Compute basic error metrics for actual vs. predicted titer values. Return a dictionary of {‘metric’: computed_metric, ‘values’: [(actual, predicted), …]}, save a copy in self.validation

Parameters:

plot (bool, optional)
cutoff (float, optional)
validation_set (None, optional)
fname (None, optional)

class augur.titer_model.TreeModel(tree, titers, *args, **kwargs)

Bases: TiterModel

tree_model extends titers and fits the antigenic differences in terms of contributions on the branches of the phylogenetic tree. nodes in the tree are decorated with attributes ‘dTiter’ that contain the estimated titer drops across the branch

cross_validate(n, **kwargs)

For each of n iterations, randomly re-allocate titers to training and test set. Fit the model using training titers, assess performance using test titers (see TiterModel.validate) Append dictionaries of {‘abs_error’: , ‘rms_error’: , ‘values’: [(actual, predicted), …], etc.} for each iteration to the model_performance list.

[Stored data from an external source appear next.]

<file path="config.mk">
export PLATFORM = sky130hd
export DESIGN_NAME = invsqrt_nr_refine
export DESIGN_NICKNAME = d
export VERILOG_FILES = /design/src/rtl/invsqrt_nr_refine_pkg.sv /design/src/rtl/invsqrt_qmul.sv /design/src/rtl/invsqrt_nr_refine.sv
export SDC_FILE = /design/constraint.sdc
export NUM_CORES = 2
export LEC_CHECK = 0
export ABC_AREA = 0
export BUFFER_PORTS_ARGS = -buffer_cell sky130_fd_sc_hd__buf_2
export CAP_MARGIN = 20
export CORE_MARGIN = 2
export CORE_UTILIZATION = 29
export CTS_CLUSTER_SIZE = 16
export DETAILED_ROUTE_END_ITERATION = 8
export PLACE_DENSITY = 0.45
export SETUP_SLACK_MARGIN = 0.02
export SLEW_MARGIN = 0
export SYNTH_ARGS = -nofsm -noshare
export SYNTH_HDL_FRONTEND = slang
export SYNTH_SLANG_ARGS = --single-unit
</file>
<file path="constraint.sdc">
create_clock -name clk_p -period 11.85 [get_ports clk_p]
set_clock_uncertainty 0.2 [all_clocks]
set_input_delay 1.7775 -clock clk_p [delete_from_list [all_inputs] [get_ports clk_p]]
set_output_delay 1.7775 -clock clk_p [all_outputs]
set_load 0.02 [all_outputs]
</file>
<file path="src/rtl/invsqrt_nr_refine_pkg.sv">
// Shared constants, widths and FSM states for the Newton-Raphson
// inverse square root refinement stage.
package invsqrt_pkg;

    localparam int X_W    = 23;
    localparam int Y_W    = 27;
    localparam int FRAC_W = 23;
    localparam int PROD_W = 2 * Y_W;

    // 1.5 in Q4.23
    localparam logic [Y_W-1:0] C_1P5 = 27'h0C00000;
    // Largest representable Q4.23 value, used as the saturation value
    localparam logic [Y_W-1:0] Y_MAX = 27'h7FFFFFF;

    typedef enum logic [2:0] {
        IDLE = 3'd0,
        SQ   = 3'd1,
        MXY  = 3'd2,
        SUB  = 3'd3,
        MUL  = 3'd4,
        DONE = 3'd5
    } state_e;

endpackage

</file>
<file path="src/rtl/invsqrt_qmul.sv">
// Combinational Q4.23 x Q4.23 unsigned multiplier: floor to Q4.23 and
// saturate to Y_MAX whenever the integer part no longer fits in 4 bits.
module invsqrt_qmul
    import invsqrt_pkg::*;
(
    input  logic [Y_W-1:0] a,
    input  logic [Y_W-1:0] b,
    output logic [Y_W-1:0] p,
    output logic           sat
);

    logic [PROD_W-1:0] full;
    logic [PROD_W-1:0] shifted;

    // Full-width product, drop the extra fraction bits, then saturate on overflow
    always_comb begin
        full    = PROD_W'(a) * PROD_W'(b);
        shifted = full >> FRAC_W;
        sat     = |shifted[PROD_W-1:Y_W];
        p       = sat ? Y_MAX : shifted[Y_W-1:0];
    end

endmodule

</file>
<file path="src/rtl/invsqrt_nr_refine.sv">
// Newton-Raphson refinement of a coarse 1/sqrt(x) estimate:
//   y <= y * (1.5 - 0.5 * x * y * y), repeated ITERS times in Q4.23.
// One shared multiplier is time-multiplexed across SQ, MXY and MUL.
// Optional build macro INVSQRT_NR_SAT_FLAG_EN adds a registered sat_flag
// output reporting saturation, clamping or the x==0 shortcut.
module invsqrt_nr_refine
    import invsqrt_pkg::*;
#(
    parameter int ITERS = 2
) (
    input  logic           clk_p,
    input  logic           reset_n,
    input  logic [X_W-1:0] x_in,
    input  logic [Y_W-1:0] y_in,
    input  logic           valid_in,
    output logic           in_ready,
    output logic [Y_W-1:0] y_out,
    output logic           out_valid
`ifdef INVSQRT_NR_SAT_FLAG_EN
    ,
    output logic           sat_flag
`endif
);

    localparam logic [1:0] LAST_ITER = 2'(ITERS - 1);

    state_e         state_q, state_d;
    logic [Y_W-1:0] x_q, x_d;
    logic [Y_W-1:0] y_q, y_d;
    logic [Y_W-1:0] p_q, p_d;
    logic [1:0]     iter_q, iter_d;
    logic [Y_W-1:0] y_out_q, y_out_d;
    logic           out_valid_q, out_valid_d;

    logic [Y_W-1:0] mul_a, mul_b, mul_p;
    logic           mul_sat;
    logic signed [Y_W:0] s_wide;
    logic           sub_clamp;
    logic           last_iter;

    invsqrt_qmul u_qmul (
        .a   (mul_a),
        .b   (mul_b),
        .p   (mul_p),
        .sat (mul_sat)
    );

    assign last_iter = (iter_q == LAST_ITER);
    assign in_ready  = (state_q == IDLE);
    assign y_out     = y_out_q;
    assign out_valid = out_valid_q;

    // Operand steering for the shared multiplier and the subtract/clamp step
    always_comb begin
        mul_a     = (state_q == MXY) ? x_q : y_q;
        mul_b     = (state_q == SQ) ? y_q : p_q;
        s_wide    = $signed({1'b0, C_1P5}) - $signed({2'b00, p_q[Y_W-1:1]});
        sub_clamp = s_wide[Y_W];
    end

    // Next-state and datapath update for the iteration sequencer
    always_comb begin
        state_d     = state_q;
        x_d         = x_q;
        y_d         = y_q;
        p_d         = p_q;
        iter_d      = iter_q;
        y_out_d     = y_out_q;
        out_valid_d = 1'b0;
        case (state_q)
            IDLE: begin
                if (valid_in) begin
                    x_d    = {{(Y_W - X_W){1'b0}}, x_in};
                    y_d    = y_in;
                    p_d    = '0;
                    iter_d = 2'd0;
                    if (x_in == '0) begin
                        state_d     = DONE;
                        y_out_d     = Y_MAX;
                        out_valid_d = 1'b1;
                    end else begin
                        state_d = SQ;
                    end
                end
            end
            SQ: begin
                p_d     = mul_p;
                state_d = MXY;
            end
            MXY: begin
                p_d     = mul_p;
                state_d = SUB;
            end
            SUB: begin
                p_d     = sub_clamp ? '0 : s_wide[Y_W-1:0];
                state_d = MUL;
            end
            MUL: begin
                y_d = mul_p;
                if (last_iter) begin
                    state_d     = DONE;
                    y_out_d     = mul_p;
                    out_valid_d = 1'b1;
                end else begin
                    iter_d  = iter_q + 2'd1;
                    state_d = SQ;
                end
            end
            DONE: begin
                state_d = IDLE;
            end
            default: begin
                state_d = IDLE;
            end
        endcase
    end

    // State and working registers, cleared by the asynchronous reset
    always_ff @(posedge clk_p or negedge reset_n) begin
        if (!reset_n) begin
            state_q     <= IDLE;
            x_q         <= '0;
            y_q         <= '0;
            p_q         <= '0;
            iter_q      <= 2'd0;
            y_out_q     <= '0;
            out_valid_q <= 1'b0;
        end else begin
            state_q     <= state_d;
            x_q         <= x_d;
            y_q         <= y_d;
            p_q         <= p_d;
            iter_q      <= iter_d;
            y_out_q     <= y_out_d;
            out_valid_q <= out_valid_d;
        end
    end

`ifdef INVSQRT_NR_SAT_FLAG_EN
    logic acc_q, acc_d;
    logic sat_flag_q, sat_flag_d;

    // Accumulate saturation/clamp events and publish them on entry to DONE
    always_comb begin
        acc_d      = acc_q;
        sat_flag_d = sat_flag_q;
        case (state_q)
            IDLE: begin
                if (valid_in) begin
                    acc_d = (x_in == '0);
                    if (x_in == '0) begin
                        sat_flag_d = 1'b1;
                    end
                end
            end
            SQ, MXY: acc_d = acc_q | mul_sat;
            SUB:     acc_d = acc_q | sub_clamp;
            MUL: begin
                acc_d = acc_q | mul_sat;
                if (last_iter) begin
                    sat_flag_d = acc_q | mul_sat;
                end
            end
            default: acc_d = acc_q;
        endcase
    end

    // Flag registers share the datapath reset
    always_ff @(posedge clk_p or negedge reset_n) begin
        if (!reset_n) begin
            acc_q      <= 1'b0;
            sat_flag_q <= 1'b0;
        end else begin
            acc_q      <= acc_d;
            sat_flag_q <= sat_flag_d;
        end
    end

    assign sat_flag = sat_flag_q;
`else
    logic sat_unused;
    assign sat_unused = mul_sat | sub_clamp;
`endif

endmodule

</file>
==> out/metrics.csv <==
stage;metric;value;unit
placement;# port buffers;81;
flow_run;Max Cap Viol;0;
logic_synthesis;FF+latch count, synth;110;
clocking;Max clock buf depth;2;
floorplanning;die width;321;um
clocking;H-tree levels;3;
clocking;cts hold-fix bufs;0;
clocking;CTS buffer count;9;
grt;Congestion Overflow GR;0;
clocking;Clock transition at path regs;90;ps
worst_setup_path;critical path endpoint category;flop;
sta;Max Fclk;0.0924;GHz
floorplanning;row count;116;
layout;fin nets;4257;
layout;FILL cells;10634;
logic_synthesis;Synth cell types;68;
grt;first-pass GRT wire length;164;mm
worst_hold_path;Hold Path Class;flop to flop;
detailed_routing;Residual DRC;0;
logic_synthesis;XOR/XNOR Fraction of Synth Area;0.0135;
layout;share of layout cells above drive strength 1;0.0919;
placement;Placer Congestion;0.899;
worst_setup_path;Critical Path RT;11890;ps
detailed_routing;first-pass iteration count of the detailed router;6;
floorplanning;top-level port count;82;
detailed_routing;DRT iter0 DRCs;1822;
logic_synthesis;post-synthesis adder-cell area fraction;0.509;
worst_setup_path;Setup CP Type;flop to flop;
worst_setup_path;Setup crit start kind;flop;
detailed_routing;DR vias/cell;4.92;
logic_synthesis;Syn Nets;4243;
logic_synthesis;Post-synth ARST share;1.00;
sta;Tmin final;10820;ps
placement;detailed placement HPWL;88.6;mm
sta;period utilisation layout;0.913;
logic_synthesis;simple-gate share of the synthesized area;0.158;
logic_synthesis;Synth area leaders;fa_1 43%, inv_1 9.5%, dfrtp_1 9.4%;
layout;area grow syn2layout;8.69;%
clocking;# Post-CTS Setup Buffers;0;
logic_synthesis;top_reg_cell synth;dfrtp_1;
clocking;Root Buffer;clkbuf_16;
grt;vias in the first global route;24669;
grt;initial antenna violation count;1;
grt;Tot GR Track Use;0.216;
floorplanning;Die Area;103000;um2
logic_synthesis;compound-cell area share of the yosys netlist;0.0622;
logic_synthesis;largest family of logic cells by synthesized area;adder cells;
floorplanning;Initial Util;0.292;
detailed_routing;WL final;108;mm
clocking;CTS sink cnt;110;
floorplanning;Core ar.;99900;um2
logic_synthesis;leading area contributor after synthesis;fa_1;
sta;setup total negative slack;0;ps
detailed_routing;post-route ant nets;0;
layout;most frequent cells in the layout;740 x inv_1, 630 x nand2_1, 623 x fa_1;
outcome;status;finished clean;
logic_synthesis;synthesized instance count;3377;
worst_setup_path;R2R setup slack;1030;ps
logic_synthesis;Synth top area share;0.428;
floorplanning;Die Y;321;um
logic_synthesis;Seq/Total Area, Yosys;0.0944;
logic_synthesis;Post-Syn Area;29100;um2
logic_synthesis;Post-synth EDFFs;0;
logic_synthesis;post-synthesis mux area share;0.0443;
logic_synthesis;Ys Warns;0;
detailed_routing;routed len/inst;23.0;um
worst_hold_path;Hold Path Cell Cnt;1;
clocking;later-pin clock latency in the skew report;390;ps
worst_setup_path;critical path data arrival time;10850;ps
sta;Slew HR;0.234;
worst_setup_path;FF-to-FF path depth;27;
sta;RSZ-0062 raised after global routing;no;
sta;Slew Limit Fails;0;
clocking;CTS resizes;0;
sta;Final setup viols;0;
clocking;CTS tree;yes;
layout;commonest non-fill, non-tap cell in the layout;inv_1;
detailed_routing;via count;23105;
sta;Slew @ Worst Pin;1140;ps
logic_synthesis;syn_area_per_cell;8.63;um2
grt;largest net degree at the start of global routing;74;
worst_setup_path;worst-path fanout max;21;
sta;final hold violation count;0;
[area by class of cell]
class                      instances  area, um2  share of cell area
tap                             1298       1620              0.0513
inverter                         740       2780              0.0877
multi-input combinational       2362      23000               0.727
timing repair buffer             168       1150              0.0363
sequential                       110       2750              0.0869
antenna                            1       2.50           0.0000790
clock buffer                       9        225             0.00711
clock inverter                     7        100             0.00316
[path summary, 6_finish.rpt]
check | start | to
worst max register to register | state_q[0] | p_q[22]
max in group asynchronous | reset_n | y_q[10]
worst max-delay path | state_q[0] | p_q[22]
min in group asynchronous | reset_n | x_q[18]
worst min-delay path | y_out[6] | y_out[6]
worst min register to register | y_out[6] | y_out[6]
[routing by layer]
metal,up-vias,share of wire,track usage
li1,10192,-,-
met2,751,0.47,0.354
met5,-,0,0
met3,122,0.059,0.0278
met1,12040,0.44,0.296
met4,0,0.035,0.0664
[synth_stat cells, drive strengths merged, types with 16 or more instances]
| cell | n |
|---|---|
| mux2i | 41 |
| xnor2 | 25 |
| nand4 | 19 |
| buf | 17 |
| o21ai | 85 |
| o221ai | 20 |
| xor2 | 19 |
| nor2 | 316 |
| a21oi | 79 |
| dfrtp | 110 |
| nor3 | 51 |
| and3 | 16 |
| mux2 | 77 |
| inv | 740 |
| fa | 623 |
| ha | 190 |
| clkbuf | 148 |
| nand2 | 631 |
[cell families after synthesis]
| group | Yosys count |
|---|---|
| and+or+nand+nor | 1101 |
| adders and majority gates | 813 |
| xor gates and xnor gates | 44 |
| DFF | 110 |
| muxes | 118 |
| buffers and inverters | 905 |
| AOI/OAI and AO/OA | 286 |
[sequential cells by signal, indices dropped and copies added (netlist names)]
register / cells
y_q: 27
state_q: 3
y_out: 27
x_q: 23
iter_q: 2
p_q: 27
out_valid: 1
[worst max-delay path, stage by stage (launching register included)]
cell	delay, ps
dfrtp_1	570
nor3b_4	680
buf_12	280
mux2i_4	800
buf_4	320
nor2_1	80
fa_1	470
fa_1	520
inv_1	50
fa_1	470
fa_1	530
inv_1	60
fa_1	490
fa_1	500
inv_1	50
fa_1	530
inv_1	60
ha_1	360
nand2_1	170
nor3_1	520
nand4_1	150
a31oi_1	520
nor2_1	160
o21ai_0	330
xor2_1	140
or3_1	750
nor3_1	690
o221ai_1	200
[stage by stage]
step	setup slack (ps)	util	area, um2	hold slack, ps	cells
6_report	1030	0.317	31700	300	4695
3_5_place_dp	1180	0.313	31300	272	4676
3_3_place_gp	1240	0.313	31300	275	4676
2_1_floorplan	3160	-	29100	249	3377
5_1_grt	507	0.317	31700	313	4694
4_1_cts	1130	0.317	31600	297	4692
Power is not shown: default switching activity piles up to over one toggle a cycle in this logic, so the estimate is an artifact.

Return model_performance, and save a copy in self.cross_validation

Parameters:

n
**kwargs

find_titer_splits(criterium=None)

walk through the tree, mark all branches that are to be included as model variables

no terminals
criterium: callable that can be used to exclude branches e.g. if
amino acid mutations map to this branch.

Parameters:: criterium (None, optional)

get_path_no_terminals(v1, v2)

returns the path between two tips in the tree excluding the terminal branches.

Parameters:

v1
v2

make_treegraph(): code the path between serum and test virus of each HI measurement into a matrix the matrix has dimensions #measurements x #tree branches with HI info if the path between test and serum goes through a branch, the corresponding matrix element is 1, 0 otherwise

predict_titer(virus, serum, cutoff=0.0)

prepare(**kwargs)

prepare_tree(tree)

train(**kwargs)